● **Aim of the exercise**
Lines below starting with the line with "coreArea_sq_um = 50070" and going on through the line with "r2r_cells = 6" must be output exactly; the rest of the records must be left out.

╭──

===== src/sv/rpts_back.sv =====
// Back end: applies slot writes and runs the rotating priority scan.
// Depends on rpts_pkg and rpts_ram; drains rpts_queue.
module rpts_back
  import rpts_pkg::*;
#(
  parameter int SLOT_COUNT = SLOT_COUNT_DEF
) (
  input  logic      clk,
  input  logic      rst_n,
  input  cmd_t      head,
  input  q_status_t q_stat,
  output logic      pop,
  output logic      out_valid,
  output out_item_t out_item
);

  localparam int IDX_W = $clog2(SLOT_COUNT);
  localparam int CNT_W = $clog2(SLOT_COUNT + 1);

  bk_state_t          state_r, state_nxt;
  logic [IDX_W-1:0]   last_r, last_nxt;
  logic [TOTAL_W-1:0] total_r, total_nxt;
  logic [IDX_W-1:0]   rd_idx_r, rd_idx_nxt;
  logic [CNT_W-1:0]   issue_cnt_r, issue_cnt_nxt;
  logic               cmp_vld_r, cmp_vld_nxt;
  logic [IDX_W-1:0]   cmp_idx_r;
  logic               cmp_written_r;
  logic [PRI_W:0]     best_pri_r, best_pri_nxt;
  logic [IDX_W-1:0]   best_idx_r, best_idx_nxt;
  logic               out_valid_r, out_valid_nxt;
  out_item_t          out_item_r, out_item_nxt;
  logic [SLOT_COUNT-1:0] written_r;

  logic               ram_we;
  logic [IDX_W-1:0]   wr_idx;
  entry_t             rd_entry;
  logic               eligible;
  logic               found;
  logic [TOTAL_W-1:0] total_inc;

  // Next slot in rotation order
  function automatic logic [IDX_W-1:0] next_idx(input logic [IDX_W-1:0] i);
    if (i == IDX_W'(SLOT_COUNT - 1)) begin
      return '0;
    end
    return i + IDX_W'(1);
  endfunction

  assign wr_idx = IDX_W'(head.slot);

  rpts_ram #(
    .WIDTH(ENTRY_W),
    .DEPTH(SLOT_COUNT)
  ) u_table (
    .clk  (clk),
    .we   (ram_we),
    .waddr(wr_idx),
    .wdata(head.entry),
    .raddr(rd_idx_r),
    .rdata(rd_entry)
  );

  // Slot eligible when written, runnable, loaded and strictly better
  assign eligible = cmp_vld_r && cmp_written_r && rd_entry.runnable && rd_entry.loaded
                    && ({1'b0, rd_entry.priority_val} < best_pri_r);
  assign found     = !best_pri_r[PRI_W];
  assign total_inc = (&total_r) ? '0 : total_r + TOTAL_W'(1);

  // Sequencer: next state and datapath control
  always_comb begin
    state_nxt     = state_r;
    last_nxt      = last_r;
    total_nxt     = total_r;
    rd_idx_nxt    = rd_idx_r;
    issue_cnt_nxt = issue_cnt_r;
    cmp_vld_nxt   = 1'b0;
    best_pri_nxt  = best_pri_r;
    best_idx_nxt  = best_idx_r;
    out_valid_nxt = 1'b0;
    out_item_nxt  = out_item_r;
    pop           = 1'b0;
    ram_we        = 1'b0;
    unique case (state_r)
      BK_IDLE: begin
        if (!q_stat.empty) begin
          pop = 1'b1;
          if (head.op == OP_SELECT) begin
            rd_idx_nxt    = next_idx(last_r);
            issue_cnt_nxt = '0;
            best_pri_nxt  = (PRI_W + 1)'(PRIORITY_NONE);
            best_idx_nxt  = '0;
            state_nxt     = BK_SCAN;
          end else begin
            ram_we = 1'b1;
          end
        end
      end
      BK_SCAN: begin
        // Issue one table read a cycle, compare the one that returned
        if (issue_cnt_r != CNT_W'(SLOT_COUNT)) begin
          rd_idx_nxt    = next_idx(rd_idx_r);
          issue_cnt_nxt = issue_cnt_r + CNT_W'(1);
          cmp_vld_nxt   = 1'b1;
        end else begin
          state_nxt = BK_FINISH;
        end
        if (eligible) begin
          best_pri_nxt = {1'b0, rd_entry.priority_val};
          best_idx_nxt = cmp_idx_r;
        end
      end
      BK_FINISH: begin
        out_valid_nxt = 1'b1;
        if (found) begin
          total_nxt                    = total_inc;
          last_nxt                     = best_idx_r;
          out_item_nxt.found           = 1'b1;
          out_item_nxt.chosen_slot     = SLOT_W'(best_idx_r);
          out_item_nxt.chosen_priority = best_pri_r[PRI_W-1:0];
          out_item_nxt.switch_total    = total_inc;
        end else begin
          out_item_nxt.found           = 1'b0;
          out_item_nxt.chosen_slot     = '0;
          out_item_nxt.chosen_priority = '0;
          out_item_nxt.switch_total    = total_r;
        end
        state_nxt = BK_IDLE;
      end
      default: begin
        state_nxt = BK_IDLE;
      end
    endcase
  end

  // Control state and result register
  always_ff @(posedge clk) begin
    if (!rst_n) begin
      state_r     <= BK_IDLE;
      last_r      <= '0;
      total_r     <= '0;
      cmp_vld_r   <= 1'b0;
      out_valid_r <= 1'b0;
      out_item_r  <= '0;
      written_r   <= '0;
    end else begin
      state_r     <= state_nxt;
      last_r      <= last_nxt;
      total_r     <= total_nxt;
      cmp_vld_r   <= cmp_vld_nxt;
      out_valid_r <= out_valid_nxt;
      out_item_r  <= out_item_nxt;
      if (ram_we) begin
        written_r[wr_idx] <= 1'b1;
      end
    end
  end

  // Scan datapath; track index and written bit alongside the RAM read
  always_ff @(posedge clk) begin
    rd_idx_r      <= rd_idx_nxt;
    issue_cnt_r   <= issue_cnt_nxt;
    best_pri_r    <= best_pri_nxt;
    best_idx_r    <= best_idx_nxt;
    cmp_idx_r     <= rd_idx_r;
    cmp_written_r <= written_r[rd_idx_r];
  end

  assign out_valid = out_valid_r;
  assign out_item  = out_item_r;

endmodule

╰──
╭──

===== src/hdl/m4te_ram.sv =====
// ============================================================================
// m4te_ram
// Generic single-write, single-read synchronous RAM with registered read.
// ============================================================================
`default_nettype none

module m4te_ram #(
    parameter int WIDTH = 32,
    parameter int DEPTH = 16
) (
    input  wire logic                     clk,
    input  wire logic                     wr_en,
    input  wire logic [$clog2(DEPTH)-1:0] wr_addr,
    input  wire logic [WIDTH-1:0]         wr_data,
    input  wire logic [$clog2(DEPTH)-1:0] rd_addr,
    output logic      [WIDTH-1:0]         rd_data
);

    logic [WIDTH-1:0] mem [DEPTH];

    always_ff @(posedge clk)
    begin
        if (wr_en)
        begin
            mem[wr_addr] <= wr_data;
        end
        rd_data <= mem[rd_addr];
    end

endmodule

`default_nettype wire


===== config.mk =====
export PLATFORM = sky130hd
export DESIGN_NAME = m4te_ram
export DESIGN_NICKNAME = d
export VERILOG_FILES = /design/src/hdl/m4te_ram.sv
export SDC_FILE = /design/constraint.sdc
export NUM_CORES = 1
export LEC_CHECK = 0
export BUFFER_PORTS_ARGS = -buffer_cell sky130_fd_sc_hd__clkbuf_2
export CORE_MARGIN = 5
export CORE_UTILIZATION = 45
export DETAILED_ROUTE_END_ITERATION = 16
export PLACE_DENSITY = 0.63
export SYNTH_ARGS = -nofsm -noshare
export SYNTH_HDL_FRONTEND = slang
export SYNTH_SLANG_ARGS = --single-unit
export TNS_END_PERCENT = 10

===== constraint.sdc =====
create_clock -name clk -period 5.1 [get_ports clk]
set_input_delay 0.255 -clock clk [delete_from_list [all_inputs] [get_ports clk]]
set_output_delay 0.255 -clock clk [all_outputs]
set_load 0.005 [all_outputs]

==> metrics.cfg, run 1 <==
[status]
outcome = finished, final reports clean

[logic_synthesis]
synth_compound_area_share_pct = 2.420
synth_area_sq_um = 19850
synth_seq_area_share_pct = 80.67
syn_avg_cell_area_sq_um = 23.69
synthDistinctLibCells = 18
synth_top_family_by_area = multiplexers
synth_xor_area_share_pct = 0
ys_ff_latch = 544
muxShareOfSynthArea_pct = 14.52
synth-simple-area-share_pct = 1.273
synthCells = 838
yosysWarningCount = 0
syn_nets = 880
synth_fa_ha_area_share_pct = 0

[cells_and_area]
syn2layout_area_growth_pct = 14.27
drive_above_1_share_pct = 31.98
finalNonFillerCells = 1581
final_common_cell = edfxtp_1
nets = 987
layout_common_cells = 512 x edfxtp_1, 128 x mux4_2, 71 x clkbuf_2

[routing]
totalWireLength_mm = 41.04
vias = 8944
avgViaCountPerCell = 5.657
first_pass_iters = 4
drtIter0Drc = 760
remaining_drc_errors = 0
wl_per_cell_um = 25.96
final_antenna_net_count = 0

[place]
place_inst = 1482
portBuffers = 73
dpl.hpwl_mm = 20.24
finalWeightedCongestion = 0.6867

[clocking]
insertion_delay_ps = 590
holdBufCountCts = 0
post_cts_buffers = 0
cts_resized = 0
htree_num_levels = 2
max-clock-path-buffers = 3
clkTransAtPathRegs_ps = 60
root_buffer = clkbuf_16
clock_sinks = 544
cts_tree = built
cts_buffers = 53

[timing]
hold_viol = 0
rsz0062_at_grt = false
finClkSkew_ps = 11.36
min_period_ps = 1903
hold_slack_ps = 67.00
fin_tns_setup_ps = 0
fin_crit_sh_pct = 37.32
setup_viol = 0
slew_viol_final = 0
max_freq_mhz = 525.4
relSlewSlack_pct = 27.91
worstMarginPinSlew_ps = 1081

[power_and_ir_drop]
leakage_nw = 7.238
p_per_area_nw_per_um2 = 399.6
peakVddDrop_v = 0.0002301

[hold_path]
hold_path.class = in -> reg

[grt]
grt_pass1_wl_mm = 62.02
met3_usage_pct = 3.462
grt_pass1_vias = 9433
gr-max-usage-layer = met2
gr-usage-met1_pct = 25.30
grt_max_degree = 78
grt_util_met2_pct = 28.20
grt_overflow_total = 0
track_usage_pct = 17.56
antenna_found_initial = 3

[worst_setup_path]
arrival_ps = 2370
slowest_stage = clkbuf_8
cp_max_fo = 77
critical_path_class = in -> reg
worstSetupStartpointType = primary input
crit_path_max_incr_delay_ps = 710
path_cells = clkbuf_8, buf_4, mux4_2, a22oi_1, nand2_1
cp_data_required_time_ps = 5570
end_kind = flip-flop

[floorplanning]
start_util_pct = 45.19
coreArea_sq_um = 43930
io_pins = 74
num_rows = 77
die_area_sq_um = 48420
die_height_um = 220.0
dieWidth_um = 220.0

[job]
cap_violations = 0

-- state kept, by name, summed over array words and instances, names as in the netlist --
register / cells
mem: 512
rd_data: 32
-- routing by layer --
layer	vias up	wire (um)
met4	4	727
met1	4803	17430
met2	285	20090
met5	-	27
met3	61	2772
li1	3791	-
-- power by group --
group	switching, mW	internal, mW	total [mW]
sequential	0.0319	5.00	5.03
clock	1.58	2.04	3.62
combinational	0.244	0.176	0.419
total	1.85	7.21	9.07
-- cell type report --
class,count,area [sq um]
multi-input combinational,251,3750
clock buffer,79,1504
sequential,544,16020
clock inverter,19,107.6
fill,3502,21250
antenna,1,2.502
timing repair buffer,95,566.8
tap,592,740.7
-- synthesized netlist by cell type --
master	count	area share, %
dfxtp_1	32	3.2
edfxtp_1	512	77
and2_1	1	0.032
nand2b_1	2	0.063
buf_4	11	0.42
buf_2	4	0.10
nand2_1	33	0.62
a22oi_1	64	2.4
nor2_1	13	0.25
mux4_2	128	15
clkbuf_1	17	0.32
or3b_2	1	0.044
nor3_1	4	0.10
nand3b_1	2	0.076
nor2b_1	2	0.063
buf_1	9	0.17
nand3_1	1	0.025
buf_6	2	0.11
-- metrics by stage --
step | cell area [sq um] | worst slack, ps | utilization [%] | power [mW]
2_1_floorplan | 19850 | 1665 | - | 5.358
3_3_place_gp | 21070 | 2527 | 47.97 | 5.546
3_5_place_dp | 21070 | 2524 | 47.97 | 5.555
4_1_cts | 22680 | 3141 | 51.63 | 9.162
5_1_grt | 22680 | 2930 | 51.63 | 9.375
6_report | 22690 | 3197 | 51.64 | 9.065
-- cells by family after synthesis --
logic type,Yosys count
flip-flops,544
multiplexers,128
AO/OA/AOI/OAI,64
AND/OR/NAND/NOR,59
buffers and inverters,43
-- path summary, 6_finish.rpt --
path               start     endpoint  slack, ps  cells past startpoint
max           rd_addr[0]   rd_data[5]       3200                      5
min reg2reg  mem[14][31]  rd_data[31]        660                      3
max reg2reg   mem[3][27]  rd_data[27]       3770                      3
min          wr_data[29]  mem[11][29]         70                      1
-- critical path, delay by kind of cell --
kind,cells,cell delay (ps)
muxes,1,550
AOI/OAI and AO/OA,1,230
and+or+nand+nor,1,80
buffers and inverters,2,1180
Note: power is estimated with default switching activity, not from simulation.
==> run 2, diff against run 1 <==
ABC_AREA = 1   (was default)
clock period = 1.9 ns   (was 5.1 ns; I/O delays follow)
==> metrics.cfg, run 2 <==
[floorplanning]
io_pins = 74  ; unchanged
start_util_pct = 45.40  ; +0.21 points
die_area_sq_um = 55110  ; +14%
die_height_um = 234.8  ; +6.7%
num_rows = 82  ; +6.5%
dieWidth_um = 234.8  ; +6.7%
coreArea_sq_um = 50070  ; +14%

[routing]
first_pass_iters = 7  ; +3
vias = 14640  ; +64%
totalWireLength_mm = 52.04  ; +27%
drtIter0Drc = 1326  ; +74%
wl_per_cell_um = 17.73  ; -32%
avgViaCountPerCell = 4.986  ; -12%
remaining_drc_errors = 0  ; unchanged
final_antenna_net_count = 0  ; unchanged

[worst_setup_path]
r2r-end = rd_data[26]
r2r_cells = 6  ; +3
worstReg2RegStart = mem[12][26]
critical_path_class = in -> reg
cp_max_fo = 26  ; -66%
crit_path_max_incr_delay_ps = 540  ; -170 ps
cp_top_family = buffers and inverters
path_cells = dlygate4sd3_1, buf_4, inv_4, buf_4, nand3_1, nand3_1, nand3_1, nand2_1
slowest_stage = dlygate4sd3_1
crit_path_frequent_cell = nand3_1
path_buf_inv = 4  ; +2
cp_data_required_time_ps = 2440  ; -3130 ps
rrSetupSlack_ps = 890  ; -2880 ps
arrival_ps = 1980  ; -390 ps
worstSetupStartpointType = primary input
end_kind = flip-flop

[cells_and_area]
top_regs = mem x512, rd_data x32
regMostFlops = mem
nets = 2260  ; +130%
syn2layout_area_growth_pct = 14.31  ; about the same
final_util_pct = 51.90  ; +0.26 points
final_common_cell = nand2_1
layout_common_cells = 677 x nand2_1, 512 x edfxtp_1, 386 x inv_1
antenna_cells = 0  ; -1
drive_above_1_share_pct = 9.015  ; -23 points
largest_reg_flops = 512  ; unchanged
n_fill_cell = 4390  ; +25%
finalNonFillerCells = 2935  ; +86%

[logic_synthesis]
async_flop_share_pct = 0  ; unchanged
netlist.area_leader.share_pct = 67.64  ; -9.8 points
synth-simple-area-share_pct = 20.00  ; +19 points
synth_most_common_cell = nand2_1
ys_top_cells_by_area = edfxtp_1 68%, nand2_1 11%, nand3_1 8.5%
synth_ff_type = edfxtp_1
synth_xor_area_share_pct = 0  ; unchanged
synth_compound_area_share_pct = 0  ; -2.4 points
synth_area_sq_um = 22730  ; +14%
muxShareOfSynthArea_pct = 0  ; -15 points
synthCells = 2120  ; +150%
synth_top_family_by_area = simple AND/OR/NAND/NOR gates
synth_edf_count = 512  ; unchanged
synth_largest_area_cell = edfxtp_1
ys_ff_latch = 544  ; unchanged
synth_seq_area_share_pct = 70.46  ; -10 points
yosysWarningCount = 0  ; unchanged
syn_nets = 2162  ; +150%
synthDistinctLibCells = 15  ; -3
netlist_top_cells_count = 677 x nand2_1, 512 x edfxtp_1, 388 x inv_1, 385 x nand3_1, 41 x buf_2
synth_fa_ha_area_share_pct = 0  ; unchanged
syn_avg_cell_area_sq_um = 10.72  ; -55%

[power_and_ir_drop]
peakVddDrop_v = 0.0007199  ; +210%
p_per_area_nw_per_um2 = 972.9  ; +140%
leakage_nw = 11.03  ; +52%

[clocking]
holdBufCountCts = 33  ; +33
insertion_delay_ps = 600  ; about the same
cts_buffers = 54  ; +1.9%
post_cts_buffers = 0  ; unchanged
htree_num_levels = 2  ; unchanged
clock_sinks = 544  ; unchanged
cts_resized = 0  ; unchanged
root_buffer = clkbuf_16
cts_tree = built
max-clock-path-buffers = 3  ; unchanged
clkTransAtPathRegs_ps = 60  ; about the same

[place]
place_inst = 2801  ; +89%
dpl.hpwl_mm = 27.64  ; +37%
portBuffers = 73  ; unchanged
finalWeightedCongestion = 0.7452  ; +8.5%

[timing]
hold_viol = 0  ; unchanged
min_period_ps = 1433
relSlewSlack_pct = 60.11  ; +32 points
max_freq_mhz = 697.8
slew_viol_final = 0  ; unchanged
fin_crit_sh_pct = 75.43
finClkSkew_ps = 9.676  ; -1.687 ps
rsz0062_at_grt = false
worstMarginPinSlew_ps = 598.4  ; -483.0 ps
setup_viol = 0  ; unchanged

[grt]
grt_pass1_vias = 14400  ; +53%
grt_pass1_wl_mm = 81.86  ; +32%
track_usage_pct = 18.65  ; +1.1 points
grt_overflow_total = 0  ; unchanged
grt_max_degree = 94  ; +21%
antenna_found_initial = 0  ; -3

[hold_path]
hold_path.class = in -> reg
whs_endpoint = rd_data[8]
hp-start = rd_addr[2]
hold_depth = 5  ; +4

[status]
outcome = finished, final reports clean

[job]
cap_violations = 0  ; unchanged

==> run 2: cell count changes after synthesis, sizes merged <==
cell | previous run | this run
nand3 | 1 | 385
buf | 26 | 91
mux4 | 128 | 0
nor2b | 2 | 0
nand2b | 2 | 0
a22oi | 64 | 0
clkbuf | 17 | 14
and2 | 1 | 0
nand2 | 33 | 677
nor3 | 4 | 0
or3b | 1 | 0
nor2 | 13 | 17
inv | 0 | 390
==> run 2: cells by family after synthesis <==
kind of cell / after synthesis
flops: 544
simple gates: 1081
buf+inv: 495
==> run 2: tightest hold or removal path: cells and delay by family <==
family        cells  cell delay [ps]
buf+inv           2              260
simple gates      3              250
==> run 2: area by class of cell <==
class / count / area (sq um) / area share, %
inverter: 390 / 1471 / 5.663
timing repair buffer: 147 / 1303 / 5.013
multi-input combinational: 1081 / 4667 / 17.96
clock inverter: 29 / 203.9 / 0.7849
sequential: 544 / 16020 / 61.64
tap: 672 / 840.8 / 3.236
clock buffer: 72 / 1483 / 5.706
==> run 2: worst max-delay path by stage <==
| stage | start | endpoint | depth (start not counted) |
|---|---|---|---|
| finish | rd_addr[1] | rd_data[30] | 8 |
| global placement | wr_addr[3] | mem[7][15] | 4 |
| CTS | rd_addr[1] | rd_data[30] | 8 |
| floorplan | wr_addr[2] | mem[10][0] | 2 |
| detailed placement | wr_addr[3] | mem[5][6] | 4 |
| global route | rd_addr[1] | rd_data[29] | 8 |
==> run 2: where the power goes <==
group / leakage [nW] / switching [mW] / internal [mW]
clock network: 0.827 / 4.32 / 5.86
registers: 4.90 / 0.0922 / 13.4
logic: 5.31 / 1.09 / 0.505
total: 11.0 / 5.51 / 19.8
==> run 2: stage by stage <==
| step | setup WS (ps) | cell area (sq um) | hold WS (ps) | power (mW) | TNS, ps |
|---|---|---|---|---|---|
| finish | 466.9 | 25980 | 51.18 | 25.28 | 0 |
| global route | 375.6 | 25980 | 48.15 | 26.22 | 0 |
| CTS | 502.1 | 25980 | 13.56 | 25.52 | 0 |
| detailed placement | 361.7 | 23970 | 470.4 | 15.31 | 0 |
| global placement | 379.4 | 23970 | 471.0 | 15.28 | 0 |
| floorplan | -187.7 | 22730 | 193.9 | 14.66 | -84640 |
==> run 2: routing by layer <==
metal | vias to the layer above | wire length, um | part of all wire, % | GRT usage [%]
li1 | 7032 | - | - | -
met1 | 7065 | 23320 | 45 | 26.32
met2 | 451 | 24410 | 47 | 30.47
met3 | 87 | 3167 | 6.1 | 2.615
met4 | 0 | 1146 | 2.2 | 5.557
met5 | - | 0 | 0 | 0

╰──

● **Solution to this task**
coreArea_sq_um = 50070  ; +14%

[routing]
first_pass_iters = 7  ; +3
vias = 14640  ; +64%
totalWireLength_mm = 52.04  ; +27%
drtIter0Drc = 1326  ; +74%
wl_per_cell_um = 17.73  ; -32%
avgViaCountPerCell = 4.986  ; -12%
remaining_drc_errors = 0  ; unchanged
final_antenna_net_count = 0  ; unchanged

[worst_setup_path]
r2r-end = rd_data[26]
r2r_cells = 6  ; +3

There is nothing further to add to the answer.